Several times per year, the International Space Station transmits pictures using SSTV (Slow Scan Television) on 145.800 MHZ. It can be fun to receive them, and (if desired) upload your pictures to the online portal, for a nice confirmation certificate. https://www.spaceflightsoftware.com/ARISS_SSTV/
Receiving these pictures is its own art. Many online guides already exist for how to tell when these pictures are sent out, and how to receive them. But, having done this a few times, here is what I have learned and what my suggestions are for starting out.
- You’ll want to set up everything and leave it alone while passes occur. I usually set things up a day or two in advance – and sometimes ISS starts transmitting earlier than they publish, and you might get some bonus passes.

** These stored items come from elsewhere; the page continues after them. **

<file path="src/rtl/pio_read_seq.sv">
module pio_read_seq #(
  parameter int CLK_PERIOD_NS = 5,
  parameter int ADDR_W        = 7,
  parameter int DATA_W        = 16,
  parameter int T_CYCLE_NS    = 165,
  parameter int T_LOW_NS      = 32,
  parameter int T_HIGH_NS     = 13,
  parameter int T_DATA_NS     = 30
) (
  input  logic              clk,
  input  logic              rst_n,
  input  logic              req_valid,
  output logic              req_ready,
  input  logic [ADDR_W-1:0] req_addr,
  output logic              rsp_valid,
  output logic [DATA_W-1:0] rsp_data,
  output logic [ADDR_W-1:0] bus_addr,
  output logic              bus_cs_n,
  output logic              bus_rd_n,
  input  logic [DATA_W-1:0] bus_data
);

  function automatic int clocks_for(input int ns);
    return (ns + CLK_PERIOD_NS - 1) / CLK_PERIOD_NS;
  endfunction

  function automatic int max2(input int a, input int b);
    return (a > b) ? a : b;
  endfunction

  localparam int LOW_CLKS  = max2(max2(clocks_for(T_LOW_NS), clocks_for(T_DATA_NS)), 2);
  localparam int CYC_CLKS  = clocks_for(T_CYCLE_NS);
  localparam int HIGH_MIN  = max2(clocks_for(T_HIGH_NS), 2);
  localparam int HIGH_CLKS = max2(HIGH_MIN, CYC_CLKS - LOW_CLKS);
  localparam int CNT_W     = $clog2(max2(LOW_CLKS, HIGH_CLKS) + 1);

  typedef enum logic [1:0] {IDLE, ASSERT, SAMPLE, DEASSERT} state_t;

  state_t           state;
  logic [CNT_W-1:0] cnt;
  logic             strobe_n;
  logic             take;

  assign req_ready = (state == IDLE);
  assign take      = req_valid && req_ready;
  assign bus_cs_n  = strobe_n;
  assign bus_rd_n  = strobe_n;

  always_ff @(posedge clk or negedge rst_n) begin
    if (!rst_n) begin
      state     <= IDLE;
      cnt       <= '0;
      strobe_n  <= 1'b1;
      rsp_valid <= 1'b0;
      rsp_data  <= '0;
      bus_addr  <= '0;
    end else begin
      rsp_valid <= 1'b0;
      case (state)
        IDLE: if (take) begin
          bus_addr <= req_addr;
          strobe_n <= 1'b0;
          cnt      <= CNT_W'(LOW_CLKS - 2);
          state    <= ASSERT;
        end
        ASSERT: begin
          if (cnt == '0) state <= SAMPLE;
          else           cnt   <= cnt - 1'b1;
        end
        SAMPLE: begin
          rsp_data  <= bus_data;
          rsp_valid <= 1'b1;
          strobe_n  <= 1'b1;
          cnt       <= CNT_W'(HIGH_CLKS - 2);
          state     <= DEASSERT;
        end
        DEASSERT: begin
          if (cnt == '0) state <= IDLE;
          else           cnt   <= cnt - 1'b1;
        end
        default: state <= IDLE;
      endcase
    end
  end

  assert_ready_idle_R1: assert property (@(posedge clk) disable iff (!rst_n)
    req_ready |-> bus_cs_n);

  assert_addr_stable_R1: assert property (@(posedge clk) disable iff (!rst_n)
    (!bus_cs_n && $past(!bus_cs_n)) |-> $stable(bus_addr));

  assert_fall_after_take_R2: assert property (@(posedge clk) disable iff (!rst_n)
    (req_valid && req_ready) |=> (!bus_cs_n && !bus_rd_n));

  assert_fall_needs_take_R9: assert property (@(posedge clk) disable iff (!rst_n)
    $fell(bus_cs_n) |-> $past(req_valid && req_ready));

  assert_single_pulse_R5: assert property (@(posedge clk) disable iff (!rst_n)
    rsp_valid |=> !rsp_valid);

  assert_pulse_on_rise_R5: assert property (@(posedge clk) disable iff (!rst_n)
    rsp_valid |-> $rose(bus_cs_n));

endmodule

</file>
<file path="config.mk">
export PLATFORM = sky130hd
export DESIGN_NAME = pio_read_seq
export DESIGN_NICKNAME = d
export VERILOG_FILES = /design/src/rtl/pio_read_seq.sv
export SDC_FILE = /design/constraint.sdc
export NUM_CORES = 1
export LEC_CHECK = 0
export ABC_AREA = 0
export BUFFER_PORTS_ARGS = -buffer_cell sky130_fd_sc_hd__buf_2
export CAP_MARGIN = 0
export CORE_MARGIN = 2
export CORE_UTILIZATION = 25
export CTS_BUF_LIST = sky130_fd_sc_hd__clkbuf_16
export DETAILED_ROUTE_END_ITERATION = 10
export GPL_ROUTABILITY_DRIVEN = 0
export PLACE_DENSITY = 0.51
export SETUP_SLACK_MARGIN = 0.05
export SYNTH_ARGS = -nofsm -noshare
export SYNTH_HDL_FRONTEND = slang
export SYNTH_SLANG_ARGS = --single-unit
</file>
<file path="constraint.sdc">
create_clock -name clk -period 2.45 [get_ports clk]
set_input_delay 0.49 -clock clk [delete_from_list [all_inputs] [get_ports clk]]
set_output_delay 0.49 -clock clk [all_outputs]
set_load 0.02 [all_outputs]
</file>
==> results of run 1 <==
==> area by class of cell <==
cell class,count,share of cell area
clock buffer,5,0.06583
clock inverter,3,0.01975
timing repair buffer,52,0.1369
multi-input combinational,63,0.2962
sequential,32,0.4220
tap,72,0.04740
inverter,6,0.01185
==> synthesized netlist by cell type, types with 2 or more instances <==
| library cell | count |
|---|---|
| nor2_1 | 6 |
| a21oi_1 | 4 |
| a31oi_1 | 2 |
| mux2_2 | 24 |
| inv_1 | 6 |
| buf_2 | 2 |
| nor3_1 | 2 |
| dfrtp_1 | 31 |
| ha_1 | 6 |
| o21ai_0 | 3 |
| nand2_1 | 3 |
==> worst paths after layout <==
path                                            from                      end
worst max-delay path            state[0]$_DFFE_PN0P_                req_ready
worst min-delay path                           rst_n  rsp_data[0]$_DFFE_PN0P_
worst max register to register  state[0]$_DFFE_PN0P_  rsp_data[9]$_DFFE_PN0P_
worst min register to register    cnt[0]$_DFFE_PN0P_       cnt[0]$_DFFE_PN0P_
max in group asynchronous                      rst_n  bus_addr[5]$_DFFE_PN0P_
min in group clk                         req_addr[6]  bus_addr[6]$_DFFE_PN0P_
==> state kept, by name, indices dropped and copies added, names as in the netlist <==
signal / count
cnt: 5
bus_cs_n: 1
rsp_data: 16
bus_addr: 7
rsp_valid: 1
state: 2
==> cell families (layout without fill, tap and decap cells) <==
logic type,after synthesis,after routing,synth area share
buf+inv,10,66,0.03108
flops,32,32,0.5693
mux,25,25,0.1989
simple gates,16,16,0.05862
fa+ha+maj,6,6,0.05328
compound gates,16,16,0.08882
==> critical path, delay by kind of cell, from the launching register on <==
kind | cells | cell delay [ns]
DFF | 1 | 0.52
adders and majority gates | 1 | 0.30
buffers and inverters | 2 | 0.35
==> metal layers <==
metal  up-vias  share of wire
li1        482              -
met1       500           0.40
met2        22           0.54
met3         5          0.040
met4         0          0.025
met5         -              0
==> power breakdown <==
part | total (uW) | switching, uW | internal [uW] | leakage, uW
clock network | 677 | 206 | 471 | 0.0000789
logic | 1310 | 725 | 586 | 0.000436
registers | 997 | 183 | 814 | 0.000378
total | 2990 | 1110 | 1870 | 0.000893
==> through the flow <==
stage / power, uW / area, sq um
floorplan: 1947 / 1409
global placement: 2301 / 1738
detailed placement: 2335 / 1738
CTS: 3028 / 1901
global route: 3188 / 1901
finish: 2985 / 1901
==> reports/metrics.yaml, run 1 <==
synth_warnings: 0
antenna_found_initial: 0
dr.pass1.iters: 4
ys_seq_area_frac: 0.5693
boundaryPins: 53
pre_cts_slack_ns: 0.5156
numPortBuffers: 52
final_util: 0.3473
rows: 27
layout_commonest_cell: "buf_2"
drc: 0
synth.top_cell.area_share: 0.5506
fmax_ghz: 0.5159
syn_nets: 137
cts_resized: 0
drive_gt1_frac: 0.5280
path_class: "reg2out"
ir_drop_v: 0.0003957
cp.required_ns: 1.96
grt_busiest_layer: "met2"
grt_usage: 0.09753
die_area_sq_um: 6252
die_width_microns: 79.07
die_h_microns: 79.07
syn_area_sq_um: 1409
cts_tree: "yes"
path_max_fanout: 11
endpoint_kind: "output port"
drv_slew: 0
synthToLayoutAreaGrowth_pct: 34.90
multi_input_area_sq_um: 563.0
syn_inst: 105
num_vias: 1009
core_sq_um: 5473
final_cell_mix: "buf_2 (52), dfrtp_1 (31), mux2_2 (24)"
post-route-period-util: 0.7912
yosys.area.top_type: "dfrtp_1"
grt_util_met1: 0.1078
status: "complete, no violations"
instances_no_fill: 233
reg2reg_slack_ns: 0.51
use_met3: 0.01477
clk_latency_ns: 0.27
p_leak_uw: 0.0008928
synth_area_leaders: "dfrtp_1 (55%), mux2_2 (19%), ha_1 (5.3%)"
wirelength_microns: 2816
wire_per_inst_microns: 12.09
arrival_ns: 1.45
setup_viol: 0
seq_area_sq_um: 802.0
numCtsBuffers: 5
ctsLongestPathBuffers: 2
drt_iter0_markers: 70
fin_ws_ns: 0.5115
clockRootBuffer: "clkbuf_16"
slowest_stage: "dfrtp_1"
rr_worst_depth: 3
synth.distinct_cells: 27
gr-total-overflow: 0
rsz0062_at_grt: "no"
fin_setup_tns_ns: 0
ys_ff_latch: 32
dp_hpwl_microns: 2127
synthArstFlopShare: 1.000
start_kind: "register"
nets: 192
grtUsageMet2: 0.1686
hp-class: "in2async"
fillerInstances: 562
power.density_nw_per_um2: 1571
fin_crit_ns: 1.939
max-slew-margin-rel: 0.4297
place_inst: 225
grt_pass1_vias: 1049
ys.flop_type: "dfrtp_1"
via_per_inst: 4.330
synth-edff-count: 0
htree_levels: 2
postCtsHoldBufs: 0
grt_start_max_net_pins: 33
grt_pass1_wl_microns: 4719
avgSynthCellArea_sq_um: 13.42
initial_utilization: 0.2574
ant_nets: 0
max_stage_delay_ns: 0.52
drv_cap: 0
crit_chain: "inv_1 -> ha_1 -> buf_2"
hold_violations: 0
cts.sinks: 32
diodes: 0
path_clk_slew_ns: 0.05
tightest_slew_ns: 0.8554
cts_setup_buffers: 0
hold_ws_ns: 0.2693
skew_ns: 0.002310
Note: power is estimated with default switching activity, not from simulation.
==> run 2, diff against run 1 <==
clock period = 1.8 ns   (was 2.45 ns; I/O delays follow)
==> reports/metrics.yaml, run 2 (synthesis results as in run 1) <==
status: "complete, no violations"
synthToLayoutAreaGrowth_pct: 39.79
nets: 201  # +4.7%
initial_utilization: 0.2574  # unchanged
numCtsBuffers: 5  # unchanged
start_kind: "register"
path_clk_slew_ns: 0.05  # about the same
gr-total-overflow: 0  # unchanged
clk_latency_ns: 0.27  # about the same
fin_setup_tns_ns: 0  # unchanged
fillerInstances: 549  # -2.3%
largest_register_ffs: 16  # unchanged
wirelength_microns: 3095  # +9.9%
drv_slew: 0  # unchanged
cp.required_ns: 1.96  # about the same
grt_start_max_net_pins: 33  # unchanged
largest-register: "rsp_data"
ant_nets: 0  # unchanged
die_h_microns: 79.07  # unchanged
grtUsageMet2: 0.1992  # +0.03051
tightest_slew_ns: 0.7205  # -0.1350 ns
power.density_nw_per_um2: 2103  # +34%
hold_violations: 0  # unchanged
final_cell_mix: "buf_2 (52), dfrtp_1 (30), mux2_2 (24)"
grt_usage: 0.1077  # +0.01014
skew_ns: 0.003240  # +0.0009303 ns
largestRegisters: "rsp_data: 16 flops, bus_addr: 7 flops, cnt: 5 flops"
ctsLongestPathBuffers: 2  # unchanged
drc: 0  # unchanged
post-route-period-util: 0.9310
seq_area_sq_um: 803.3  # +0.16%
fin_crit_ns: 1.676
die_width_microns: 79.07  # unchanged
cts_tree: "yes"
final_util: 0.3599  # +0.01258
pre_cts_slack_ns: 0.04057  # -0.4750 ns
rsz0062_at_grt: "yes"
dr.pass1.iters: 4  # unchanged
endpoint_kind: "register"
drive_gt1_frac: 0.6059  # +0.07793
num_vias: 1051  # +4.2%
p_leak_uw: 0.0009271  # +3.8%
die_area_sq_um: 6252  # unchanged
grt_util_met1: 0.1092  # +0.001368
clockRootBuffer: "clkbuf_16"
drv_cap: 0  # unchanged
hp-class: "in2async"
path_max_fanout: 5  # -6
ir_drop_v: 0.0005548  # +40%
grt_busiest_layer: "met2"
wire_per_inst_microns: 12.79  # +5.8%
grt_pass1_wl_microns: 5168  # +9.5%
dp_hpwl_microns: 2303  # +8.3%
multi_input_area_sq_um: 586.8  # +4.2%
numPortBuffers: 52  # unchanged
cts.sinks: 32  # unchanged
core_sq_um: 5473  # unchanged
antenna_found_initial: 0  # unchanged
layout_commonest_cell: "buf_2"
rows: 27  # unchanged
max-slew-margin-rel: 0.5197  # +0.08997
boundaryPins: 53  # unchanged
path_class: "reg2reg"
drt_iter0_markers: 48  # -31%
arrival_ns: 1.83  # +0.38 ns
setup_viol: 0  # unchanged
diodes: 0  # unchanged
grt_pass1_vias: 1181  # +13%
via_per_inst: 4.343  # +0.29%
htree_levels: 2  # unchanged
use_met3: 0.02841  # +0.01364
fmax_ghz: 0.5967
fin_ws_ns: 0.1242  # -0.3873 ns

- If at all possible, use a direct connection to the radio, using the radios onboard sound card, or an external device like a Signalink. Less noise in the channel = better picture. SSTV programs exist for every OS platform – MSSTV for Windows, QSSTV for Linux. Even Android and IOS have receiving apps that can work. (consider a cable like this to directly connect to your phone to a radio)
- It can help to have more than one radio receiving the signals – often two antennas even 20 feet apart can have different results. I also use different software on the two – sometimes one SSTV application gets confused, while the other one does not.
- Make sure if your radio has multiple FM settings, to be using the wide FM setting, not NFM. At 145.800, many normal 2M/440 radios could be used, as well as many HF/VHF/UHF rigs.
- The common wisdom is to avoid high-gain antennas, because they have more gain towards the horizon and less sensitivity overhead – but, I have found that high gain antennas can work well. For one thing, if ISS is overhead it’s only 300 miles away, where it can be 1500 miles away for low passes. Also, there tend to be more passes closer to the horizon than directly overhead anyway (and overhead passes still spend most of their time either climbing or descending – both benefiting from the higher gain. ) I have seen perfect reception passes at 20 degrees above the horizon. You probably are best off with a medium gain antenna that has some gain, but doesn’t overdo it.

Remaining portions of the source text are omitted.